-- Recorded data follows --

$ cat config.mk
export PLATFORM = sky130hd
export DESIGN_NAME = fixed_slot_pool_allocator
export DESIGN_NICKNAME = d
export VERILOG_FILES = /design/src/sv/fspa_pkg.sv /design/src/sv/fspa_ram.sv /design/src/sv/fspa_div.sv /design/src/sv/fixed_slot_pool_allocator.sv
export SDC_FILE = /design/constraint.sdc
export NUM_CORES = 2
export LEC_CHECK = 0
export BUFFER_PORTS_ARGS = -buffer_cell sky130_fd_sc_hd__buf_2
export CORE_UTILIZATION = 32
export CTS_BUF_LIST = sky130_fd_sc_hd__clkbuf_8 sky130_fd_sc_hd__clkbuf_16
export CTS_CLUSTER_SIZE = 16
export DETAILED_ROUTE_END_ITERATION = 12
export PLACE_DENSITY_LB_ADDON = 0.25
export SYNTH_ARGS = -nofsm -noshare
export SYNTH_HDL_FRONTEND = slang
export SYNTH_SLANG_ARGS = --single-unit
$ cat constraint.sdc
create_clock -name i_clk -period 27.4 [get_ports i_clk]
set_input_delay 4.11 -clock i_clk [delete_from_list [all_inputs] [get_ports i_clk]]
set_output_delay 4.11 -clock i_clk [all_outputs]
set_load 0.05 [all_outputs]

-- Recorded data concluded --

Give the number of lines in the entries above that include the string "constraint". No other output is expected.

2